Problem details: Look through the listing underneath for "gates", and copy every line that has it.

Available records:
━━━━

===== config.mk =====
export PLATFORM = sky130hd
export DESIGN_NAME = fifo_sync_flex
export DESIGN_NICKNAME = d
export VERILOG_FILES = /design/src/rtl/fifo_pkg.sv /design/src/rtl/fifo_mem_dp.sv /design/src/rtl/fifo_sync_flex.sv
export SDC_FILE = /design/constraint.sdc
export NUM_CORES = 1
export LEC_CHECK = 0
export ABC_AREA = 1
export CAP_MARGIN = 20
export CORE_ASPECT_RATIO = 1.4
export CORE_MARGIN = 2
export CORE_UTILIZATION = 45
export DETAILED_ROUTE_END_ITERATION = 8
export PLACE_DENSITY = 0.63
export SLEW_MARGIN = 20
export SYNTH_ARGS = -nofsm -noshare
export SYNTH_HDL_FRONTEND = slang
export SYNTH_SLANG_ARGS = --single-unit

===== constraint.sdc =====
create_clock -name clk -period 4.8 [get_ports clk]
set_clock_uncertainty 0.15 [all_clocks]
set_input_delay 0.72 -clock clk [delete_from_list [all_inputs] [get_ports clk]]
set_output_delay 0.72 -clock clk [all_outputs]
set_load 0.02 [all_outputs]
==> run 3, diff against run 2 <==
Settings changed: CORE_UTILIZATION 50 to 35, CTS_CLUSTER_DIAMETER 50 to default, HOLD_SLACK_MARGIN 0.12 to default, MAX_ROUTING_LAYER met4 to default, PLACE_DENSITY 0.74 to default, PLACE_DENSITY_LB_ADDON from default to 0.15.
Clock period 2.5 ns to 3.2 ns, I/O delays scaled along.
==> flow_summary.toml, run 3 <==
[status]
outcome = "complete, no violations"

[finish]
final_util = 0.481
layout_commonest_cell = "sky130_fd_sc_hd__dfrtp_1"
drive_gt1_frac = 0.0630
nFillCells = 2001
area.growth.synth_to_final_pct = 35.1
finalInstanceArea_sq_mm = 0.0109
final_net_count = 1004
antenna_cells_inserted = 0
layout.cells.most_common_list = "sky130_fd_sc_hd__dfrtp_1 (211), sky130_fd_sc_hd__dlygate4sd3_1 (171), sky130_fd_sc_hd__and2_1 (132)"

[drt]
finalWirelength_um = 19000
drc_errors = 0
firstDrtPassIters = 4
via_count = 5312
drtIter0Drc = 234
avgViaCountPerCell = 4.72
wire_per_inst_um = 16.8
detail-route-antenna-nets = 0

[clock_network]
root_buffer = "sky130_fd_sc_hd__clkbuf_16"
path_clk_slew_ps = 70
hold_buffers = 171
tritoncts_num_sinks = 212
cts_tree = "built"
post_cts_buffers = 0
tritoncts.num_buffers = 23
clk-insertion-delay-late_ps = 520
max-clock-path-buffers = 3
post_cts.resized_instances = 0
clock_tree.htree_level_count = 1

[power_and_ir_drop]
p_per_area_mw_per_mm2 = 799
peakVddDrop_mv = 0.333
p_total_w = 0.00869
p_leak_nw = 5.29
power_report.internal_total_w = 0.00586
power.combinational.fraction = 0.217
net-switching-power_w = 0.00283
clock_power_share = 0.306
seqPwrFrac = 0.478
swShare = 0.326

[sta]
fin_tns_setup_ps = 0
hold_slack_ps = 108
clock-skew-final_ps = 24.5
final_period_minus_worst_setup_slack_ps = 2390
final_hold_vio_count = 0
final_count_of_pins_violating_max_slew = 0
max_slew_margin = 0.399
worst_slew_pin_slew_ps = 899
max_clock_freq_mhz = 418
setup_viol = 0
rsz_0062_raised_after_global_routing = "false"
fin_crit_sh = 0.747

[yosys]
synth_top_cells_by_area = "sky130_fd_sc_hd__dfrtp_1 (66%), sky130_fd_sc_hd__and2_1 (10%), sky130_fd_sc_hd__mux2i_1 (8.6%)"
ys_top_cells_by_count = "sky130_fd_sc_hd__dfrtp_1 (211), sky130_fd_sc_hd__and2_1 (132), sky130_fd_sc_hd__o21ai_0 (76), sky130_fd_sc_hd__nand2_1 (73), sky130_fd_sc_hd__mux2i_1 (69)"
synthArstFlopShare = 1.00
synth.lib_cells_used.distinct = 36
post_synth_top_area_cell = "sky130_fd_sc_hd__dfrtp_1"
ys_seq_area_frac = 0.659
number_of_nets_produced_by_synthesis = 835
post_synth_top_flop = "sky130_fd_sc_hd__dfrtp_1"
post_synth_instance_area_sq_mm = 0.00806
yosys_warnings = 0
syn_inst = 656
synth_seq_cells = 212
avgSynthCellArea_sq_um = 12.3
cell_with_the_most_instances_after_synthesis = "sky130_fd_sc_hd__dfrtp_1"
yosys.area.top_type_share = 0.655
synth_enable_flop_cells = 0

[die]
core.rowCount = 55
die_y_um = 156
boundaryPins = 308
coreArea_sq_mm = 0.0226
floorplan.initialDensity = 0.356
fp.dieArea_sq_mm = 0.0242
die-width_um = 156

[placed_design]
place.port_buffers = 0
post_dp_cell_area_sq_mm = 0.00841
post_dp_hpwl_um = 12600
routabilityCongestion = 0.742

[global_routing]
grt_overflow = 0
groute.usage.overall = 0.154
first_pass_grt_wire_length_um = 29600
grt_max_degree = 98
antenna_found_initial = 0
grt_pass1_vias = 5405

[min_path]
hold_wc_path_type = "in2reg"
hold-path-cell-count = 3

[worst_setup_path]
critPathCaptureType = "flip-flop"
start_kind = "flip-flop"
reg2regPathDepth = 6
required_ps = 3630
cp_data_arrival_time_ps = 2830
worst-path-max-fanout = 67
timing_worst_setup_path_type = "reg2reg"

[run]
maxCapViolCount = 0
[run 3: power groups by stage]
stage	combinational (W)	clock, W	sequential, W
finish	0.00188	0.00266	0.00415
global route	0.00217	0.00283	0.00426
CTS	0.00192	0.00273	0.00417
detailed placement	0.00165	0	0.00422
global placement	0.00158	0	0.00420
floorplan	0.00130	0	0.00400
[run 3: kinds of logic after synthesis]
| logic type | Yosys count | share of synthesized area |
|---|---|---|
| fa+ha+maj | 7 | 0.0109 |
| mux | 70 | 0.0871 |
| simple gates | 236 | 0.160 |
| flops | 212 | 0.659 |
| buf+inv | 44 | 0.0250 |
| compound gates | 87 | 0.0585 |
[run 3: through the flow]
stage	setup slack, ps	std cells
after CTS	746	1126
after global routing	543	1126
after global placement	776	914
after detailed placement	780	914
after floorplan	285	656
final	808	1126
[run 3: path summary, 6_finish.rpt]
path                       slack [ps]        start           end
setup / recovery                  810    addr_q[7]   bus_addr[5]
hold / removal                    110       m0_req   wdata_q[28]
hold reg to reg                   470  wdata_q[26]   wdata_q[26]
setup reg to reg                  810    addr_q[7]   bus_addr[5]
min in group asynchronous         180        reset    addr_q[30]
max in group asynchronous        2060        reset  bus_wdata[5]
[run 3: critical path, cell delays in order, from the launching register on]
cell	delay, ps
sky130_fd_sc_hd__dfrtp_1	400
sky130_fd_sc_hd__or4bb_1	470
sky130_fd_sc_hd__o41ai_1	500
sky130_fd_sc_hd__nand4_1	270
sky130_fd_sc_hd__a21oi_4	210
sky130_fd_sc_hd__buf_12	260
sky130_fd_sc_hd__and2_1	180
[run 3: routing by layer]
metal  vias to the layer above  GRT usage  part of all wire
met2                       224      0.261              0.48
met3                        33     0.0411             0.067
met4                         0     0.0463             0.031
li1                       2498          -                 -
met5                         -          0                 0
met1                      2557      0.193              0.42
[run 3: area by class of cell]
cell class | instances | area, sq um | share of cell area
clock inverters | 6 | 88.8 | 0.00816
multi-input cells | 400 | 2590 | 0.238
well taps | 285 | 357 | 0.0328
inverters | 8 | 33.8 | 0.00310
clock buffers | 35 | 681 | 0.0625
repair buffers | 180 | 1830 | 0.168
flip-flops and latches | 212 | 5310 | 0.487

━━━━

Answer to this exercise:
| simple gates | 236 | 0.160 |
| compound gates | 87 | 0.0585 |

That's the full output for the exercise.